Dogma gets a bad rap these days. One of the most cutting slurs available is to call your opponent "dogmatic" or his views "dogma". As with all slurs, the thrust is twofold: if you call out your opponent for being dogmatic, the immediate assumption is that you, on the other hand, must be reasonable, pragmatic, and open-minded. By casting the aspersion at another you paint yourself in a noble light.
Economist, John Kenneth Galbraith scorned dogma in true dogmatic fashion: "When people are the least sure, they are often the most dogmatic." This is ad hominem at its most sublime: my opponent is firm in his views, but the very firmness betrays his underlying doubt and uncertainty. Wow. Who would have seen that coming.
Evolutionist Stephen Jay Gould also dogmatically warned of the dangers of dogmatism:
"Nothing is more dangerous than a dogmatic world view--nothing more constraining, more blinding to innovation, more destructive to openness to novelty." A classic in the genre of the pot calling the kettle black.
When politicians rail against dogmas and dogmatism, know for sure that we are face to face with an ideologue. President Obama has often been called one of the most ideological of recent presidents; he is also one of the most vehement against dogma, and hide-bound ideological opponents. At his first inauguration he called for the end of politics as usual. His administration would be marked by an "end to the petty grievances and false promises, the recriminations and worn-out dogmas, that for far too long have strangled our politics." Yet public recrimination of his political opponents has been a hallmark of the Obama presidency.

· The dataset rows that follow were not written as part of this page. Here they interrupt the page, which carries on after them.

## config.mk

```make
export PLATFORM = sky130hd
export DESIGN_NAME = ahb_arb8
export DESIGN_NICKNAME = d
export VERILOG_FILES = /design/src/rtl/ahb_arb8.sv
export SDC_FILE = /design/constraint.sdc
export NUM_CORES = 1
export LEC_CHECK = 0
export CAP_MARGIN = 25
export CORE_ASPECT_RATIO = 1.75
export CORE_MARGIN = 5
export CORE_UTILIZATION = 30
export CTS_BUF_LIST = sky130_fd_sc_hd__clkbuf_4
export CTS_CLUSTER_DIAMETER = 100
export DETAILED_ROUTE_END_ITERATION = 8
export SLEW_MARGIN = 15
export SYNTH_ARGS = -nofsm -noshare
export SYNTH_HDL_FRONTEND = slang
export SYNTH_SLANG_ARGS = --single-unit
export TNS_END_PERCENT = 20
```

## constraint.sdc

```tcl
create_clock -name hclk -period 3.3 [get_ports hclk]
set_clock_uncertainty 0.15 [all_clocks]
set_input_delay 0.33 -clock hclk [delete_from_list [all_inputs] [get_ports hclk]]
set_output_delay 0.33 -clock hclk [all_outputs]
set_load 0.02 [all_outputs]
```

All human beings are dogmatic--even if their dogmatism is to be against dogmas. To oppose someone on the grounds of being dogmatic, rather than on the grounds of their particular dogmas, is not just intellectual laziness. It is deceitful.
Jonah Goldberg asserts that G. K. Chesterton was the greatest defender of dogma (properly understood) in the English language. He quotes Chesterton as follows:
Man can be defined as an animal that makes dogmas. As he piles doctrine on doctrine and conclusion on conclusion in the formation of some tremendous scheme of philosophy and religion, he is, in the only legitimate sense . . . becoming more human.Ouch.

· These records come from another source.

File: config.mk
export PLATFORM = sky130hd
export DESIGN_NAME = feram_row_sequencer
export DESIGN_NICKNAME = d
export VERILOG_FILES = /design/src/rtl/feram_row_sequencer.sv
export SDC_FILE = /design/constraint.sdc
export NUM_CORES = 1
export LEC_CHECK = 0
export ABC_AREA = 1
export CORE_ASPECT_RATIO = 1.2
export CORE_UTILIZATION = 31
export CTS_BUF_LIST = sky130_fd_sc_hd__clkbuf_4 sky130_fd_sc_hd__clkbuf_8
export DETAILED_ROUTE_END_ITERATION = 7
export PLACE_DENSITY = 0.58
export SLEW_MARGIN = 20
export SYNTH_ARGS = -nofsm -noshare
export SYNTH_HDL_FRONTEND = slang
export SYNTH_SLANG_ARGS = --single-unit
File: constraint.sdc
create_clock -name clk -period 7.69 [get_ports clk]
set_clock_uncertainty 0.2 [all_clocks]
set_input_delay 1.9225 -clock clk [delete_from_list [all_inputs] [get_ports clk]]
set_output_delay 1.9225 -clock clk [all_outputs]
set_load 0.05 [all_outputs]
File: src/rtl/feram_row_sequencer.sv
// Row sequencer for an FeRAM-style memory: loads a run of rows from an upstream
// word stream, or streams a run of rows back out with a one-cycle read latency.
module feram_row_sequencer #(
  parameter int ADDR_W = 4,
  parameter int DATA_W = 8,
  parameter int N_ROWS = 16
) (
  input  logic                  clk,
  input  logic                  rst,
  input  logic [ADDR_W-1:0]     cfg_base,
  input  logic [ADDR_W:0]       cfg_len,
  input  logic                  wr_start,
  input  logic                  rd_start,
  input  logic                  in_valid,
  output logic                  in_ready,
  input  logic [4*DATA_W-1:0]   in_data,
  output logic                  out_valid,
  input  logic                  out_ready,
  output logic [4*DATA_W-1:0]   out_data,
  output logic                  busy,
  output logic                  done,
  output logic                  err,
  output logic                  mem_wr_en,
  output logic [ADDR_W-1:0]     mem_wr_row,
  output logic [4*DATA_W-1:0]   mem_wr_data,
  output logic                  mem_sra_en,
  output logic [ADDR_W-1:0]     mem_row_addr,
  input  logic [4*DATA_W-1:0]   mem_rd_data
);

  localparam logic [ADDR_W:0] ROWS = (ADDR_W+1)'(N_ROWS);

  typedef enum logic [2:0] {
    IDLE,
    WRITE,
    RD_ISSUE,
    RD_CAPTURE,
    RD_HOLD
  } state_t;

  state_t            state;
  logic [ADDR_W-1:0] base_q;
  logic [ADDR_W:0]   len_q;
  logic [ADDR_W:0]   cnt;
  logic [ADDR_W:0]   cnt_nxt;
  logic              start_legal;
  logic [ADDR_W-1:0] base_norm;

  // base and index are each below N_ROWS, so a single conditional subtract wraps
  function automatic logic [ADDR_W-1:0] wrap_row(input logic [ADDR_W:0] sum);
    return (sum >= ROWS) ? ADDR_W'(sum - ROWS) : ADDR_W'(sum);
  endfunction

  function automatic logic [ADDR_W-1:0] row_of(input logic [ADDR_W-1:0] base,
                                               input logic [ADDR_W:0]   idx);
    return wrap_row({1'b0, base} + idx);
  endfunction

  always_comb begin
    cnt_nxt     = cnt + 1'b1;
    start_legal = (cfg_len != '0) && (cfg_len <= ROWS);
    base_norm   = wrap_row({1'b0, cfg_base});
  end

  always_ff @(posedge clk or posedge rst) begin
    if (rst) begin
      state        <= IDLE;
      base_q       <= '0;
      len_q        <= '0;
      cnt          <= '0;
      in_ready     <= 1'b0;
      out_valid    <= 1'b0;
      out_data     <= '0;
      busy         <= 1'b0;
      done         <= 1'b0;
      err          <= 1'b0;
      mem_wr_en    <= 1'b0;
      mem_wr_row   <= '0;
      mem_wr_data  <= '0;
      mem_sra_en   <= 1'b0;
      mem_row_addr <= '0;
    end else begin
      done       <= 1'b0;
      err        <= 1'b0;
      mem_wr_en  <= 1'b0;
      mem_sra_en <= 1'b0;

      case (state)
        IDLE: begin
          if (wr_start || rd_start) begin
            if (!start_legal) begin
              err <= 1'b1;
            end else begin
              base_q <= base_norm;
              len_q  <= cfg_len;
              cnt    <= '0;
              busy   <= 1'b1;
              if (wr_start) begin
                state    <= WRITE;
                in_ready <= 1'b1;
              end else begin
                state        <= RD_ISSUE;
                mem_sra_en   <= 1'b1;
                mem_row_addr <= base_norm;
              end
            end
          end
        end

        WRITE: begin
          if (in_valid && in_ready) begin
            mem_wr_en   <= 1'b1;
            mem_wr_row  <= row_of(base_q, cnt);
            mem_wr_data <= in_data;
            cnt         <= cnt_nxt;
            if (cnt_nxt == len_q) in_ready <= 1'b0;
          end else if (!in_ready) begin
            // in_ready low here means the final row strobe has just gone out
            done  <= 1'b1;
            busy  <= 1'b0;
            state <= IDLE;
          end
        end

        RD_ISSUE: begin
          state <= RD_CAPTURE;
        end

        RD_CAPTURE: begin
          out_data  <= mem_rd_data;
          out_valid <= 1'b1;
          state     <= RD_HOLD;
        end

        RD_HOLD: begin
          if (out_ready) begin
            out_valid <= 1'b0;
            cnt       <= cnt_nxt;
            if (cnt_nxt == len_q) begin
              done  <= 1'b1;
              busy  <= 1'b0;
              state <= IDLE;
            end else begin
              state        <= RD_ISSUE;
              mem_sra_en   <= 1'b1;
              mem_row_addr <= row_of(base_q, cnt_nxt);
            end
          end
        end

        default: begin
          state <= IDLE;
          busy  <= 1'b0;
        end
      endcase
    end
  end

endmodule
; ---- Word-level counts from Yosys, hierarchy flattened
; Cells that the tools add are included.
[totals]
regBits = 96
out_inout_bits = 79
in_bits = 79
elab_cells = 109
[op_classes]
n_eq_ne = 16
n_addsub = 5
n_reduce_logical = 18
order_cmp = 3
n_mux = 51
n_bitwise = 1
[ops]
columns = cell, n
row1 = two-way mux 4 bit, 7
row2 = two-way mux 1 bit, 25
row3 = "!= test 2 bit, second input constant", 11
row4 = two-way mux 5 bit, 4
row5 = two-way mux 3 bit, 5
row6 = one-hot mux 3 bit (5 select lines), 1
row7 = one-hot mux 5 bit (3 select lines), 1
row8 = AND reduction 6 bit, 2
row9 = adder 4 x 5 -> 5 bit, 2
row10 = ">= comparator 5 bit, second input constant", 2
row11 = AND reduction 5 bit, 2
row12 = one-hot mux 1 bit (2 select lines), 4
row13 = one-hot mux 4 bit (2 select lines), 1
row14 = "subtractor 4 x 1 -> 4 bit, second input constant", 2
row15 = AND reduction 7 bit, 1
row16 = "== test 3 x 2 -> 1 bit, second input constant", 2
row17 = nonzero test 2 bit, 3
row18 = "adder 5 x 1 -> 5 bit, second input constant", 1
row19 = == test 5 bit, 1
row20 = "less-or-equal comparator 5 bit, second input constant", 1
row21 = nonzero test 5 bit, 1
row22 = two-way mux 2 bit, 2
row23 = one-hot mux 1 bit (4 select lines), 1
row24 = AND reduction 2 bit, 2
row25 = other kinds (9), 10

; ---- Depth between registers and ports, before layout
[logic_depth]
depth_word = 7
ltp_mapped = 14
depth_no_buf = 14

; ---- Least setup slack after synthesis
; No wires, ideal clock.
[synth_path]
path_kind = in2reg
start = in cfg_len[3]
end = reg mem_row_addr[0]
path_buffers = 0
required_time_ns = 7.372
arrival_ns = 2.791
path_stages = 9
setup_time_ns = 0.118
path_slack_ns = 4.581
path_cell_list = nor2_1 nand3_1 nand2_1 nand2_1 inv_1 nand2_2 or2_4 nand3_1 nand2_1
[synth_between]
elab_chain_cells = 4
word_cells_on_any_way = 5
cone_classes = 1 x order compare / 1 x eq/ne / 3 x reduce/logical
[synth_rtl]
columns = element, line
row1 = start: declaration, 11  ; input logic [ADDR_W:0] cfg_len,
row2 = less-or-equal comparator 5 bit / nonzero test 5 bit (equally long branches), 61  ; start_legal = (cfg_len != '0) && (cfg_len <= ROWS);
row3 = logical AND 1 bit *, 61
row4 = != test 2 bit (no source line) *, -
row5 = AND reduction 6 bit (no source line) *, -
row6 = end signal: assignment, 104  ; mem_row_addr <= base_norm;
row7 = end signal: assignment, 146  ; mem_row_addr <= row_of(base_q, cnt_nxt);
row8 = end: declaration, 27  ; output logic [ADDR_W-1:0] mem_row_addr,
; Mark *: on every way between the ends. The rest lies on a longest branch, timed or not.
; A chain may end at the register's enable or synchronous reset.

; ---- Worst setup path after layout
[layout_path]
start = in in_valid
end = reg mem_wr_row[3]
[layout_between]
elab_chain_cells = 2
[layout_rtl]
columns = element, line
row1 = start: declaration, 14  ; input logic in_valid,
row2 = logical AND 1 bit, 111  ; if (in_valid && in_ready) begin
row3 = AND reduction 2 bit (no source line), -
row4 = end signal: assignment, 113  ; mem_wr_row <= row_of(base_q, cnt);
row5 = end: declaration, 24  ; output logic [ADDR_W-1:0] mem_wr_row,
; No other way between the ends.

==> results.py <==
metrics = {
    "timing": {
        "finalSetupViolations": 0,
        "tightest_slew_ns": 0.921,
        "setup_tns_ns": 0,
        "drv_slew": 0,
        "finalCritPeriodShare": 0.498,
        "period_minus_slack_ns": 3.83,
        "hold_viol_final": 0,
        "slew_headroom": 0.386,
        "rsz0062_at_grt": "false",
        "fmax_mhz": 261,
    },
    "outcome": {
        "outcome": "complete, no violations",
    },
    "power": {
        "p_leak_nw": 2.86,
        "power_density_mw_per_mm2": 472,
        "ir_drop_mv": 0.278,
    },
    "layout": {
        "diodes": 0,
        "final_cell_mix": "nand2_1 (173), clkdlybuf4s50_1 (157), dfrtp_1 (96), mux2_2 (32), inv_1 (24)",
        "area_delta_synth_final_pct": 45.3,
        "nFillCells": 1297,
        "final_core_util": 0.464,
        "final_common_cell": "nand2_1",
        "drive_gt1_frac": 0.119,
        "fin_area_mm2": 0.00617,
        "fin_nets": 678,
    },
    "critical_path": {
        "cp-end-kind": "register",
        "path_class": "input pin to register",
        "critPathRequiredTime_ns": 7.73,
        "critPathLaunchType": "input pin",
        "path_max_fanout": 40,
        "worst-endpoint-arrival_ns": 3.87,
    },
    "clocking": {
        "tritoncts": "yes",
        "cts_sinks": 96,
        "htree_levels": 3,
        "clock_latency_ns": 0.37,
        "cts.clk_slew.worst_paths_ns": 0.09,
        "postCtsSetupBuffers": 0,
        "holdBufCountCts": 0,
        "ctsLongestPathBuffers": 2,
        "cts_resized": 0,
        "clockRootBuffer": "clkbuf_8",
        "cts_made_buffers": 9,
    },
    "logic_synthesis": {
        "ys_seq_area_frac": 0.566,
        "syn_area_per_cell_um2": 9.79,
        "synth-seq-cells": 96,
        "synth_nets": 522,
        "synth_cell_types": 31,
        "synthCells": 434,
        "synth_area_mm2": 0.00425,
        "yosysWarnings": 0,
    },
    "global_routing": {
        "grt_pass1_wl_um": 17000,
        "grt_util_all_layers": 0.159,
        "antenna_found_initial": 0,
        "grt_max_degree": 72,
        "grt_pass1_vias": 3480,
        "grt_overflow_total": 0,
    },
    "hold_path": {
        "hold_path_class": "register to register",
    },
    "detailed_routing": {
        "num_vias": 3428,
        "firstDrtPassIters": 4,
        "drtIter0Drc": 125,
        "wirelength_um": 10900,
        "drc": 0,
        "via_per_inst": 4.49,
        "antenna_left": 0,
        "wl_per_cell_um": 14.3,
    },
    "die": {
        "die_area_mm2": 0.0142,
        "die_x_um": 109,
        "core_mm2": 0.0133,
        "pin_count": 158,
        "die_y_um": 130,
        "placementRows": 46,
        "start_util": 0.319,
    },
    "placement": {
        "hpwl_um": 8110,
        "gp_congestion": 0.828,
        "io_buffers": 157,
        "post_dp_cell_area_mm2": 0.00595,
    },
    "run": {
        "cap_violations": 0,
    },
}
-- worst max-delay path, cell delays in order --
cell and delay (ns):
clkdlybuf4s50_1 0.46, nand2_1 0.09, nor2_4 0.65, inv_2 0.50, nand2_1 0.16, o21ai_1 0.07
-- logic make-up after synthesis --
kind of cell | synth area share
simple gates | 0.219
buf+inv | 0.0474
mux | 0.0954
flops | 0.566
xor+xnor | 0.00825
compound gates | 0.0342
fa+ha+maj | 0.0300
-- metal layers --
metal / up-vias / track usage / wire (um)
met1: 1612 / 0.189 / 4590
met4: 0 / 0.0707 / 199
met5: - / 0 / 0
met3: 14 / 0.0325 / 658
met2: 104 / 0.276 / 5430
li1: 1698 / - / -
-- through the flow --
step                      instances  total power [mW]  hold WS, ns  worst slack [ns]
after global routing            763              3.09        0.298              3.61
after floorplan                 434              2.00        0.266              3.06
after global placement          747              2.53        0.254              3.43
after CTS                       763              2.95        0.282              3.79
final                           763              2.91        0.275              3.86
after detailed placement        747              2.57        0.258              3.38
-- state kept, by name (all words and copies together) (netlist names) --
register and cells:
busy 1, cnt 5, mem_wr_en 1, mem_wr_data 32, mem_sra_en 1, err 1
mem_wr_row 4, base_q 4, len_q 5, out_valid 1, in_ready 1, out_data 32
mem_row_addr 4, done 1, state 3
-- final cells by class --
class	instances	area [um2]	share of cell area
repair buffers	158	1580	0.256
clock buffers	10	131	0.0213
well taps	168	210	0.0341
clock inverters	6	92.6	0.0150
inverters	29	111	0.0180
multi-input cells	296	1640	0.266
flip-flops and latches	96	2400	0.389
-- Yosys cell counts --
cell type / count / share of area
nand4_1: 4 / 0.0059
mux2_2: 32 / 0.085
a21oi_2: 1 / 0.0021
nand3b_1: 3 / 0.0053
nor2_1: 12 / 0.011
inv_2: 4 / 0.0035
o211ai_1: 1 / 0.0018
nor3_4: 1 / 0.0038
o21ai_1: 9 / 0.011
nor2_2: 1 / 0.0015
a21oi_1: 4 / 0.0047
mux2_4: 3 / 0.011
o21ai_0: 11 / 0.013
buf_6: 4 / 0.011
nand3_1: 16 / 0.019
dfrtp_1: 96 / 0.57
fa_1: 2 / 0.0094
nor2_4: 2 / 0.0053
or2_4: 1 / 0.0021
o21ai_2: 1 / 0.0021
inv_1: 25 / 0.022
buf_4: 1 / 0.0018
nand2_4: 1 / 0.0027
nand2_2: 5 / 0.0074
and3_1: 1 / 0.0015
ha_1: 7 / 0.021
xor2_1: 2 / 0.0041
buf_2: 8 / 0.0094
or2_2: 1 / 0.0015
nand2_1: 173 / 0.15
xnor2_1: 2 / 0.0041
-- where the power goes --
group / switching [mW] / leakage, nW / internal [mW]
Combinational: 1.08 / 1.57 / 0.585
Sequential: 0.141 / 1.18 / 0.732
Clock: 0.184 / 0.107 / 0.189
-- path summary, 6_finish.rpt --
check                      slack, ns        endpoint      startpoint  depth (start not counted)
setup / recovery                3.86   mem_wr_row[3]        in_valid                          6
hold / removal                  0.27  mem_wr_data[8]  mem_wr_data[8]                          2
setup reg to reg                5.12   mem_wr_row[3]        state[1]                          6
hold reg to reg                 0.27  mem_wr_data[8]  mem_wr_data[8]                          2
max in group asynchronous       4.41       base_q[2]             rst                          3
min in group asynchronous       1.66     out_data[6]             rst                          2
Note: power is estimated with default switching activity, not from simulation.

When [man] drops one doctrine after another in a refined scepticism, when he declines to tie himself to a system, when he says that he has outgrown definitions, when he says that he disbelieves in finality, when, in his own imagination, he sits as God, holding no form of creed but contemplating all, then he is by that very process sinking slowly backwards into the vagueness of the vagrant animals and the unconsciousness of the grass. Trees have no dogmas. Turnips are singularly broad-minded. [Cited in Jonah Goldberg: The Tyranny of Cliches (New York: Sentinel/Penguin, 2012), p. 68.]